Dow component Boeing Co. (BA) reported a Q3 loss of $1.39 per-share last week, underpinned by a 29.2% year-over-year revenue decline to $14.14 billion. Commercial airline revenue fell a staggering 56% y/y, held down by slumping demand and the 737 MAX grounding. The results beat bearish top and bottom line estimates but that didn’t forestall a sell-the-news reaction dumping the aerospace giant to a 5-week low. The stock has now reached September range support in the 140s, with a breakdown favoring a test of the May low near 114.
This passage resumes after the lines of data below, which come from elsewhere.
File: src/sv/lbd_pkg.sv
package lbd_pkg;

    // Widths of the item fields and of the configuration port.
    localparam int PEC_W     = 8;
    localparam int DT_W      = 10;
    localparam int SUM_W     = 16;
    localparam int TIMER_W   = 16;
    localparam int ATT_W     = 8;
    localparam int STATE_W   = 3;
    localparam int CFG_IDX_W = 3;
    localparam int CFG_DAT_W = 16;

    // Register reset values.
    localparam logic [SUM_W-1:0]   BREAK_THR_RST  = 16'd25;
    localparam logic [SUM_W-1:0]   START_THR_RST  = 16'd5;
    localparam logic [TIMER_W-1:0] WINDOW_MS_RST  = 16'd4000;
    localparam logic [SUM_W-1:0]   VERIFY_THR_RST = 16'd0;
    localparam logic [ATT_W-1:0]   VERIFY_RDS_RST = 8'd8;
    localparam logic [TIMER_W-1:0] MASK_MS_RST    = 16'd1000;

    // Register indexes on the configuration port.
    localparam logic [CFG_IDX_W-1:0] CFG_BREAK_THR  = 3'd0;
    localparam logic [CFG_IDX_W-1:0] CFG_START_THR  = 3'd1;
    localparam logic [CFG_IDX_W-1:0] CFG_WINDOW_MS  = 3'd2;
    localparam logic [CFG_IDX_W-1:0] CFG_VERIFY_THR = 3'd3;
    localparam logic [CFG_IDX_W-1:0] CFG_VERIFY_RDS = 3'd4;
    localparam logic [CFG_IDX_W-1:0] CFG_MASK_MS    = 3'd5;

    typedef enum logic [STATE_W-1:0] {
        MODE_NORMAL  = 3'd0,
        MODE_BREAK   = 3'd1,
        MODE_VERIFY  = 3'd2,
        MODE_SUCCESS = 3'd3,
        MODE_FAILED  = 3'd4
    } mode_t;

    typedef struct packed {
        logic [SUM_W-1:0]   break_threshold;
        logic [SUM_W-1:0]   start_threshold;
        logic [TIMER_W-1:0] window_ms;
        logic [SUM_W-1:0]   verify_threshold;
        logic [ATT_W-1:0]   verify_reads;
        logic [TIMER_W-1:0] startup_mask_ms;
    } cfg_t;

    typedef struct packed {
        logic              func;
        logic [PEC_W-1:0]  pec_errors;
        logic [DT_W-1:0]   elapsed_ms;
    } item_t;

    typedef struct packed {
        logic               report_valid;
        logic [STATE_W-1:0] report_state;
        logic [ATT_W-1:0]   report_attempts;
        logic               report_recovered;
        logic               raise_fault;
        logic               clear_fault;
        logic               switch_to_line_b;
        logic               mask_expired;
        logic [STATE_W-1:0] current_state;
    } result_t;

endpackage

File: src/sv/lbd_cfg.sv
module lbd_cfg (
    input  logic                            clk,
    input  logic                            rst_n,
    input  logic                            cfg_wr_en,
    input  logic [lbd_pkg::CFG_IDX_W-1:0]   cfg_index,
    input  logic [lbd_pkg::CFG_DAT_W-1:0]   cfg_wr_data,
    output lbd_pkg::cfg_t                   cfg
);

    lbd_pkg::cfg_t cfg_reg;
    lbd_pkg::cfg_t cfg_next;

    always_comb
    begin
        cfg_next = cfg_reg;
        if (cfg_wr_en)
        begin
            unique case (cfg_index)
                lbd_pkg::CFG_BREAK_THR:  cfg_next.break_threshold  = cfg_wr_data;
                lbd_pkg::CFG_START_THR:  cfg_next.start_threshold  = cfg_wr_data;
                lbd_pkg::CFG_WINDOW_MS:  cfg_next.window_ms        = cfg_wr_data;
                lbd_pkg::CFG_VERIFY_THR: cfg_next.verify_threshold = cfg_wr_data;
                lbd_pkg::CFG_VERIFY_RDS:
                    cfg_next.verify_reads = cfg_wr_data[lbd_pkg::ATT_W-1:0];
                lbd_pkg::CFG_MASK_MS:    cfg_next.startup_mask_ms  = cfg_wr_data;
                default:                 cfg_next = cfg_reg;
            endcase
        end
    end

    always_ff @(posedge clk or negedge rst_n)
    begin
        if (!rst_n)
        begin
            cfg_reg.break_threshold  <= lbd_pkg::BREAK_THR_RST;
            cfg_reg.start_threshold  <= lbd_pkg::START_THR_RST;
            cfg_reg.window_ms        <= lbd_pkg::WINDOW_MS_RST;
            cfg_reg.verify_threshold <= lbd_pkg::VERIFY_THR_RST;
            cfg_reg.verify_reads     <= lbd_pkg::VERIFY_RDS_RST;
            cfg_reg.startup_mask_ms  <= lbd_pkg::MASK_MS_RST;
        end
        else
        begin
            cfg_reg <= cfg_next;
        end
    end

    assign cfg = cfg_reg;

endmodule

File: src/sv/lbd_core.sv
module lbd_core (
    input  logic                clk,
    input  logic                rst_n,
    input  logic                fire,
    input  lbd_pkg::item_t      item,
    input  lbd_pkg::cfg_t       cfg,
    output lbd_pkg::result_t    res
);

    lbd_pkg::mode_t                    mode_reg, mode_next;
    logic [lbd_pkg::SUM_W-1:0]         error_sum_reg, error_sum_next;
    logic                              window_open_reg, window_open_next;
    logic [lbd_pkg::TIMER_W-1:0]       window_left_reg, window_left_next;
    logic [lbd_pkg::TIMER_W-1:0]       mask_left_reg, mask_left_next;
    logic [lbd_pkg::ATT_W-1:0]         attempts_reg, attempts_next;
    logic                              recovered_reg, recovered_next;
    logic                              fail_latched_reg, fail_latched_next;

    logic [lbd_pkg::SUM_W:0]           sum_wide;
    logic [lbd_pkg::SUM_W-1:0]         sum_sat;
    logic [lbd_pkg::TIMER_W-1:0]       dt_ext;
    logic [lbd_pkg::TIMER_W-1:0]       win_dec;
    logic [lbd_pkg::TIMER_W-1:0]       mask_dec;

    // Saturating error sum and the two countdowns, which stop at zero.
    always_comb
    begin
        sum_wide = {1'b0, error_sum_reg}
                 + {{(lbd_pkg::SUM_W+1-lbd_pkg::PEC_W){1'b0}}, item.pec_errors};
        sum_sat  = sum_wide[lbd_pkg::SUM_W] ? {lbd_pkg::SUM_W{1'b1}}
                                            : sum_wide[lbd_pkg::SUM_W-1:0];
        dt_ext   = {{(lbd_pkg::TIMER_W-lbd_pkg::DT_W){1'b0}}, item.elapsed_ms};
        win_dec  = (window_left_reg > dt_ext) ? (window_left_reg - dt_ext) : '0;
        mask_dec = (mask_left_reg > dt_ext) ? (mask_left_reg - dt_ext) : '0;
    end

    always_comb
    begin
        mode_next         = mode_reg;
        error_sum_next    = error_sum_reg;
        window_open_next  = window_open_reg;
        window_left_next  = window_left_reg;
        mask_left_next    = mask_left_reg;
        attempts_next     = attempts_reg;
        recovered_next    = recovered_reg;
        fail_latched_next = fail_latched_reg;
        res               = '0;

        if (item.func)
        begin
            // Reinitialise: every count clears, the mask timer reloads and a normal-state report goes out.
            mode_next         = lbd_pkg::MODE_NORMAL;
            error_sum_next    = '0;
            window_open_next  = 1'b0;
            window_left_next  = '0;
            mask_left_next    = cfg.startup_mask_ms;
            attempts_next     = '0;
            recovered_next    = 1'b0;
            fail_latched_next = 1'b0;
            res.report_valid  = 1'b1;
        end
        else
        begin
            error_sum_next = sum_sat;
            mask_left_next = mask_dec;
            if (window_open_reg)
            begin
                window_left_next = win_dec;
            end

            unique case (mode_reg)
                lbd_pkg::MODE_NORMAL:
                begin
                    if (recovered_reg)
                    begin
                        error_sum_next = '0;
                    end
                    else if (!window_open_reg)
                    begin
                        if (sum_sat > cfg.start_threshold)
                        begin
                            window_open_next = 1'b1;
                            window_left_next = cfg.window_ms;
                        end
                        else
                        begin
                            error_sum_next = '0;
                        end
                    end
                    else if (win_dec == '0)
                    begin
                        if (sum_sat > cfg.break_threshold)
                        begin
                            mode_next       = lbd_pkg::MODE_BREAK;
                            res.raise_fault = 1'b1;
                        end
                        error_sum_next   = '0;
                        window_open_next = 1'b0;
                    end
                end
                lbd_pkg::MODE_BREAK:
                begin
                    res.report_valid     = 1'b1;
                    res.switch_to_line_b = 1'b1;
                    error_sum_next       = '0;
                    mode_next            = lbd_pkg::MODE_VERIFY;
                end
                lbd_pkg::MODE_VERIFY:
                begin
                    res.report_valid = 1'b1;
                    if (attempts_reg >= cfg.verify_reads)
                    begin
                        mode_next = lbd_pkg::MODE_FAILED;
                    end
                    else
                    begin
                        error_sum_next = '0;
                        if (!(sum_sat > cfg.verify_threshold))
                        begin
                            mode_next      = lbd_pkg::MODE_SUCCESS;
                            recovered_next = 1'b1;
                        end
                        attempts_next = attempts_reg
                                      + {{(lbd_pkg::ATT_W-1){1'b0}}, 1'b1};
                    end
                end
                lbd_pkg::MODE_SUCCESS:
                begin
                    res.report_valid = 1'b1;
                    res.clear_fault  = 1'b1;
                    mode_next        = lbd_pkg::MODE_NORMAL;
                end
                lbd_pkg::MODE_FAILED:
                begin
                    if (!fail_latched_reg)
                    begin
                        res.report_valid  = 1'b1;
                        recovered_next    = 1'b0;
                        fail_latched_next = 1'b1;
                    end
                    error_sum_next = '0;
                end
                default:
                begin
                    mode_next = mode_reg;
                end
            endcase

            // The report carries the state as it stood before this step.
            if (res.report_valid)
            begin
                res.report_state     = mode_reg;
                res.report_attempts  = attempts_reg;
                res.report_recovered = recovered_reg;
            end
        end

        res.mask_expired  = (mask_left_next == '0);
        res.current_state = mode_next;
    end

    always_ff @(posedge clk or negedge rst_n)
    begin
        if (!rst_n)
        begin
            mode_reg         <= lbd_pkg::MODE_NORMAL;
            error_sum_reg    <= '0;
            window_open_reg  <= 1'b0;
            window_left_reg  <= '0;
            mask_left_reg    <= lbd_pkg::MASK_MS_RST;
            attempts_reg     <= '0;
            recovered_reg    <= 1'b0;
            fail_latched_reg <= 1'b0;
        end
        else if (fire)
        begin
            mode_reg         <= mode_next;
            error_sum_reg    <= error_sum_next;
            window_open_reg  <= window_open_next;
            window_left_reg  <= window_left_next;
            mask_left_reg    <= mask_left_next;
            attempts_reg     <= attempts_next;
            recovered_reg    <= recovered_next;
            fail_latched_reg <= fail_latched_next;
        end
    end

endmodule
MAX 737 Grounding Coming To An End
The European Commission recently gave the OK for Boeing to return the troubled 737 MAX jetliner to the skies but the U.S. Federal Administration (FAA) has determined the software ‘fix’ for certain planes was not ‘adequate’. Even so, the jet should get its airworthiness certificate reinstated prior to year’s end, lifting a dark cloud off the company. However, the pandemic has taken its place, with at least two more years before a return to traditional demand.
Fitch downgraded Boeing debt to a highly cautious ‘BBB-‘ after the release, stating they don’t expect air travel to return to 2019 levels until the end of 2023. The rating agency noted that “downgrades reflect a prolonged recovery from the pandemic compared with Fitch’s original expectations, continued pressures from the 737 MAX grounding, and Fitch’s estimate that Boeing will be challenged to return financial metrics to levels consistent with a ‘BBB’ by the end of 2022.”
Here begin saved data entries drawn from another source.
**config.mk**
```make
export PLATFORM = sky130hd
export DESIGN_NAME = csrgm_ctrl
export DESIGN_NICKNAME = d
export VERILOG_FILES = /design/src/rtl/csrgm_pkg.sv /design/src/rtl/csrgm_ctrl.sv
export SDC_FILE = /design/constraint.sdc
export NUM_CORES = 1
export LEC_CHECK = 0
export ABC_CLOCK_PERIOD_IN_PS = 2750
export BUFFER_PORTS_ARGS = -buffer_cell sky130_fd_sc_hd__buf_2
export CORE_AREA = 5 5 70 88
export CTS_CLUSTER_SIZE = 14
export DETAILED_ROUTE_END_ITERATION = 16
export DIE_AREA = 0 0 75 93
export GPL_ROUTABILITY_DRIVEN = 0
export PLACE_DENSITY = 0.65
export SLEW_MARGIN = 15
export SYNTH_ARGS = -nofsm -noshare
export SYNTH_HDL_FRONTEND = slang
export SYNTH_SLANG_ARGS = --single-unit
```
**constraint.sdc**
```tcl
create_clock -name clk -period 2.75 [get_ports clk]
set_clock_uncertainty 0.2 [all_clocks]
set_input_delay 0.55 -clock clk [delete_from_list [all_inputs] [get_ports clk]]
set_output_delay 0.55 -clock clk [all_outputs]
set_load 0.005 [all_outputs]
```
Wall Street And Technical Outlook
Wall Street has maintained a marginally-positive ‘Moderate Buy’ consensus based upon 7 ‘Buy’ and 8 ‘Hold’ recommendations. Amazingly, not a single analyst is telling shareholders to close positions, even though revenue may not return to pre-COVID levels for years. Price targets currently range from a low of $137 to a Street-high $260 while the stock is set to open Monday’s U.S. session just $7 above the low target.
Boeing topped out and sold off after the March 2019 Ethiopian crash and broke 200-day EMA support at year’s end. The first quarter’s pandemic decline completed a double top breakdown, signaling a secular downtrend that remains in force as we head through the fourth quarter. The stock has failed to test either broken support level, reinforcing the bear case while raising odds the downtick that started in June will eventually test the March low.